Description of the task
Wherever "busy" appears in a line of the listing, that line should be returned.

Supplied information
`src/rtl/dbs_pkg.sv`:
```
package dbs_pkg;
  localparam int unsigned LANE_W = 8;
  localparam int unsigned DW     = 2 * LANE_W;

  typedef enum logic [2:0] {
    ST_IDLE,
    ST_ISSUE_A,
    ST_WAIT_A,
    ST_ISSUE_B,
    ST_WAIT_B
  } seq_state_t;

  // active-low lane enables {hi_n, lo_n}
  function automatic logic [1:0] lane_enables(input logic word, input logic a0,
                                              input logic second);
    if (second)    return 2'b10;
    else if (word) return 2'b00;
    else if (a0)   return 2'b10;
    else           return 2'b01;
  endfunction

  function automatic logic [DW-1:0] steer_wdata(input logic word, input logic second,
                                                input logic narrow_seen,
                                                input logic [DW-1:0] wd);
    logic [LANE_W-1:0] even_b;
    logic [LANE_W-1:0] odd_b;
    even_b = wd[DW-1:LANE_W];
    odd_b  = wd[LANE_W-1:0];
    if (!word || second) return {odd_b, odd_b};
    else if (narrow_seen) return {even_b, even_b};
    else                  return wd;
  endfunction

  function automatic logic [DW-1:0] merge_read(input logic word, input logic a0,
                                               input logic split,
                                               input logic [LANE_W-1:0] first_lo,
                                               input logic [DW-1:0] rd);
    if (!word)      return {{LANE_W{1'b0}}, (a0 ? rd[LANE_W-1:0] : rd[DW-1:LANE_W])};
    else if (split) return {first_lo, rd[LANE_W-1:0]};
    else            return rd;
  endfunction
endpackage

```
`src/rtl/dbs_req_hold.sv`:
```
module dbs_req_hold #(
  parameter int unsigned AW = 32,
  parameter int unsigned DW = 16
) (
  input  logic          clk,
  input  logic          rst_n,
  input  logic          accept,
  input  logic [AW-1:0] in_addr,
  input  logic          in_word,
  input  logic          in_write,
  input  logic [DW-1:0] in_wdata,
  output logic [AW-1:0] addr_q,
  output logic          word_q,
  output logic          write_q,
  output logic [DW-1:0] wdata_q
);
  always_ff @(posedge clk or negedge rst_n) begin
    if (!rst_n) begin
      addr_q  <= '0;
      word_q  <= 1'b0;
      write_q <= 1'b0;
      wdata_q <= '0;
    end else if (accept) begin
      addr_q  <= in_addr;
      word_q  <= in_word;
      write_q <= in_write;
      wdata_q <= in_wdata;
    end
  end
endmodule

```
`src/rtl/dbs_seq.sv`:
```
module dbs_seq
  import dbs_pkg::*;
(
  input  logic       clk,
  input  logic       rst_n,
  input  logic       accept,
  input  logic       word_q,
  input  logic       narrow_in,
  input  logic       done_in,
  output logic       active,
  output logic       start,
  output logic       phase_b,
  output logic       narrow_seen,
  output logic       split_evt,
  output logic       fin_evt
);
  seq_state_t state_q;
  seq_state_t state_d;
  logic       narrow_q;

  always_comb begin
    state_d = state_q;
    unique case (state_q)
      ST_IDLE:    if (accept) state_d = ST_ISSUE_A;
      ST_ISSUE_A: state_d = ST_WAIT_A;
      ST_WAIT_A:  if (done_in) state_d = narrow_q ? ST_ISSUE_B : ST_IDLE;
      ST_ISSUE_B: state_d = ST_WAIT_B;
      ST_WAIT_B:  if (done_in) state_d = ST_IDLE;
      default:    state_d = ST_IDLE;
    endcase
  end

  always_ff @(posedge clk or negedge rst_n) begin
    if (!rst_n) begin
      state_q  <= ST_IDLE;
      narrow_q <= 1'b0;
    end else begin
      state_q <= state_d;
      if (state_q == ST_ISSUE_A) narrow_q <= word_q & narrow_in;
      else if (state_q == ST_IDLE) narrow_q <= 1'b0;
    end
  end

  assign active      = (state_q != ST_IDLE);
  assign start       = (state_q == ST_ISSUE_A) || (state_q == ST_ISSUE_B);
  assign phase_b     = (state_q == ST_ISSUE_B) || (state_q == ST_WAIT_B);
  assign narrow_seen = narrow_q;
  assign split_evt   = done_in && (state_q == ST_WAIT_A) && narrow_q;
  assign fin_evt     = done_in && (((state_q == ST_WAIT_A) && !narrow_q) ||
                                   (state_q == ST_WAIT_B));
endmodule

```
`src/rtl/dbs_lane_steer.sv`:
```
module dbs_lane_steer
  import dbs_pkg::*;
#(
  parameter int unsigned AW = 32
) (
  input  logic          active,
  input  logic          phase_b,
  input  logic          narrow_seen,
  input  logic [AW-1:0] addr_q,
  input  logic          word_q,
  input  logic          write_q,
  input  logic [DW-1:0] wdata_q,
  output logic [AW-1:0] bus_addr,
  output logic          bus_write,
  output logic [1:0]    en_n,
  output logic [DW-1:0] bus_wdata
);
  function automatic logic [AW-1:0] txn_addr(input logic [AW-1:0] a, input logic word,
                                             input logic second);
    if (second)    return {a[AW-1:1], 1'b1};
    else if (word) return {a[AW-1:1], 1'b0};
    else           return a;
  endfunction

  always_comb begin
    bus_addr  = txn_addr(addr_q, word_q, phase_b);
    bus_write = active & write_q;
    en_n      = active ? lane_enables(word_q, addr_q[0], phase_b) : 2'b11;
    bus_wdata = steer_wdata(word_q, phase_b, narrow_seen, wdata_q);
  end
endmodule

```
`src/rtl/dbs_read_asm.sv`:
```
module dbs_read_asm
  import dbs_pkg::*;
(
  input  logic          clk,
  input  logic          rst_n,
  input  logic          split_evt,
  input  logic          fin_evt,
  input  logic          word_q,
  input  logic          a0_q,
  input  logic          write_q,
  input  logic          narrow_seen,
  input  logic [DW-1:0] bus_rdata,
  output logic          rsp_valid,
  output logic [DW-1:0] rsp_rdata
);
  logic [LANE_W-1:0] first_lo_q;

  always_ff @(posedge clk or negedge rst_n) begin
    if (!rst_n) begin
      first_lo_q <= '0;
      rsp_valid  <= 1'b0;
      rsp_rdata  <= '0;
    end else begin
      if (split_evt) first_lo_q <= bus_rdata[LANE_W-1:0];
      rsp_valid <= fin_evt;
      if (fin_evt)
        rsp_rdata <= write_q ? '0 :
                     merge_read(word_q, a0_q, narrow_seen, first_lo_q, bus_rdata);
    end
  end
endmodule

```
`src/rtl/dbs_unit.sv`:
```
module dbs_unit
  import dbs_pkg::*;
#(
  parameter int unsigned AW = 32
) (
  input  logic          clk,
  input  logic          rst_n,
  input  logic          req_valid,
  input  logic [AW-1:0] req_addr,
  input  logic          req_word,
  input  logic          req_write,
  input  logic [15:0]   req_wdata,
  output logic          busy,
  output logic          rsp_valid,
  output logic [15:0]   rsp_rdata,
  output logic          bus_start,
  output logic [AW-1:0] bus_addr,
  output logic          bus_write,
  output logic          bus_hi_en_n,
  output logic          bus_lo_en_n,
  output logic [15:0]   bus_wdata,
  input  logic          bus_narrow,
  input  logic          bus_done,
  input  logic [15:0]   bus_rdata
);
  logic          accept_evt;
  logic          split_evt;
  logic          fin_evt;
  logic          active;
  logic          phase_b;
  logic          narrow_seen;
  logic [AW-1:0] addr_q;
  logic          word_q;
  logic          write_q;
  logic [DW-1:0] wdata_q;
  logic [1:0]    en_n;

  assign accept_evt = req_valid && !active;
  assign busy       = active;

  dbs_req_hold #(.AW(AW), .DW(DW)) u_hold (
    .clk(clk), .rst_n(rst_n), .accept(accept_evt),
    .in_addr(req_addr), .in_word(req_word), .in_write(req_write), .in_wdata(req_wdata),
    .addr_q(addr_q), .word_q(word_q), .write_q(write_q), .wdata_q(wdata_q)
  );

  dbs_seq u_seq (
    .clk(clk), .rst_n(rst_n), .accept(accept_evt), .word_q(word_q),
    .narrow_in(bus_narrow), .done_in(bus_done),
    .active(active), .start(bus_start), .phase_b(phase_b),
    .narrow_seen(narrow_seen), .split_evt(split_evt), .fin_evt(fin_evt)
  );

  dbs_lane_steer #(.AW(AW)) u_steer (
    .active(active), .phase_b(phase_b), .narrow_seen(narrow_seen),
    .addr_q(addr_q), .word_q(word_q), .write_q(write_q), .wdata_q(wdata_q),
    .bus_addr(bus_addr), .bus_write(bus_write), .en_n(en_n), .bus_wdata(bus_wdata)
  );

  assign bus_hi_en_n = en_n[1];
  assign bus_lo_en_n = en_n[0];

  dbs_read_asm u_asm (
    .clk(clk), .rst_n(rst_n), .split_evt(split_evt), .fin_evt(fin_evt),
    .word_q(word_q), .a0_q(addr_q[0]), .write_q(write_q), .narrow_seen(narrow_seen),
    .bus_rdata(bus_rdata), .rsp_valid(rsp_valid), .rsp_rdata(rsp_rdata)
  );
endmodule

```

...

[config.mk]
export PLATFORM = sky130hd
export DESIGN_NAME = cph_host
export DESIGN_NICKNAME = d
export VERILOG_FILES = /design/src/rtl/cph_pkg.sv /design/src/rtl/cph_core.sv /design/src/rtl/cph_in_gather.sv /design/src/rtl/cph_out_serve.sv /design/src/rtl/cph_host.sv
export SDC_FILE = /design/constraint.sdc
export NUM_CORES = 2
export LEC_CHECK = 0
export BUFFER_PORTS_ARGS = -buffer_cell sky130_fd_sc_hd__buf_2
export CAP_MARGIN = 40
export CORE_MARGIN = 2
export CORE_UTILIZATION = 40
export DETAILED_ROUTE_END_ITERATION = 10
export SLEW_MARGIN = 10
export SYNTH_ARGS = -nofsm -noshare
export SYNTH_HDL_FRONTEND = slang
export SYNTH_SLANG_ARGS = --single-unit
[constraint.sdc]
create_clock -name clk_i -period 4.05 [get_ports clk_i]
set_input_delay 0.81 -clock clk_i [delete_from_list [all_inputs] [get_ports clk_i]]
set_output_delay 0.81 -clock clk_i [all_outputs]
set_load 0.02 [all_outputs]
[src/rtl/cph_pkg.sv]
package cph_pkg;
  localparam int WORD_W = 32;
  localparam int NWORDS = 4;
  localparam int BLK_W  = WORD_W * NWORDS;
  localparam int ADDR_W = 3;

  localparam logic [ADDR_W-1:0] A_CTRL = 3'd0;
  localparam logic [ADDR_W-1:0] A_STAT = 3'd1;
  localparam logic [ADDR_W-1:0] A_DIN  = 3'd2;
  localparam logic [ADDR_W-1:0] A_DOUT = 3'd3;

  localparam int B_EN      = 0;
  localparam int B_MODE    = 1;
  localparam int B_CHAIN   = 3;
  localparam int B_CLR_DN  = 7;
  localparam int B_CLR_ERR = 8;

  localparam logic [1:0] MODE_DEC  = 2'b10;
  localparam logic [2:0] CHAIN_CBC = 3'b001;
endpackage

Answer for this exercise
  output logic          busy,
  assign busy       = active;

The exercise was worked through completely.